### PROBLEM DESCRIPTION
What you return should match the data exactly, from the first line to the last.

Saved entries
--- START ---

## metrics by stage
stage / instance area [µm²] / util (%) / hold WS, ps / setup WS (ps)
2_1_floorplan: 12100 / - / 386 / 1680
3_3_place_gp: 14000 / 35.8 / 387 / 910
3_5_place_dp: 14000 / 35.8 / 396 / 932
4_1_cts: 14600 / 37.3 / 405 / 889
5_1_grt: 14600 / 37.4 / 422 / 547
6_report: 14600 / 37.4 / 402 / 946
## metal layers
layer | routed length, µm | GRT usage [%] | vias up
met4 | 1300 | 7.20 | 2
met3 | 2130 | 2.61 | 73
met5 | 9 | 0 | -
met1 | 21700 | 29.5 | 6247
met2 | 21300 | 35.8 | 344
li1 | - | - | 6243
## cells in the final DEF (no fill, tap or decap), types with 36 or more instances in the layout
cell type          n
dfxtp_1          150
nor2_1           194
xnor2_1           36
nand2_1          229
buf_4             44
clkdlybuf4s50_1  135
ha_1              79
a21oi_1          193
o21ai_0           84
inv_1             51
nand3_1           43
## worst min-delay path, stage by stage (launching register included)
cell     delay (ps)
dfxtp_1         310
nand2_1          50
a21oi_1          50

--- END ---

### ANSWER SECTION
## metrics by stage
stage / instance area [µm²] / util (%) / hold WS, ps / setup WS (ps)
2_1_floorplan: 12100 / - / 386 / 1680
3_3_place_gp: 14000 / 35.8 / 387 / 910
3_5_place_dp: 14000 / 35.8 / 396 / 932
4_1_cts: 14600 / 37.3 / 405 / 889
5_1_grt: 14600 / 37.4 / 422 / 547
6_report: 14600 / 37.4 / 402 / 946
## metal layers
layer | routed length, µm | GRT usage [%] | vias up
met4 | 1300 | 7.20 | 2
met3 | 2130 | 2.61 | 73
met5 | 9 | 0 | -
met1 | 21700 | 29.5 | 6247
met2 | 21300 | 35.8 | 344
li1 | - | - | 6243
## cells in the final DEF (no fill, tap or decap), types with 36 or more instances in the layout
cell type          n
dfxtp_1          150
nor2_1           194
xnor2_1           36
nand2_1          229
buf_4             44
clkdlybuf4s50_1  135
ha_1              79
a21oi_1          193
o21ai_0           84
inv_1             51
nand3_1           43
## worst min-delay path, stage by stage (launching register included)
cell     delay (ps)
dfxtp_1         310
nand2_1          50
a21oi_1          50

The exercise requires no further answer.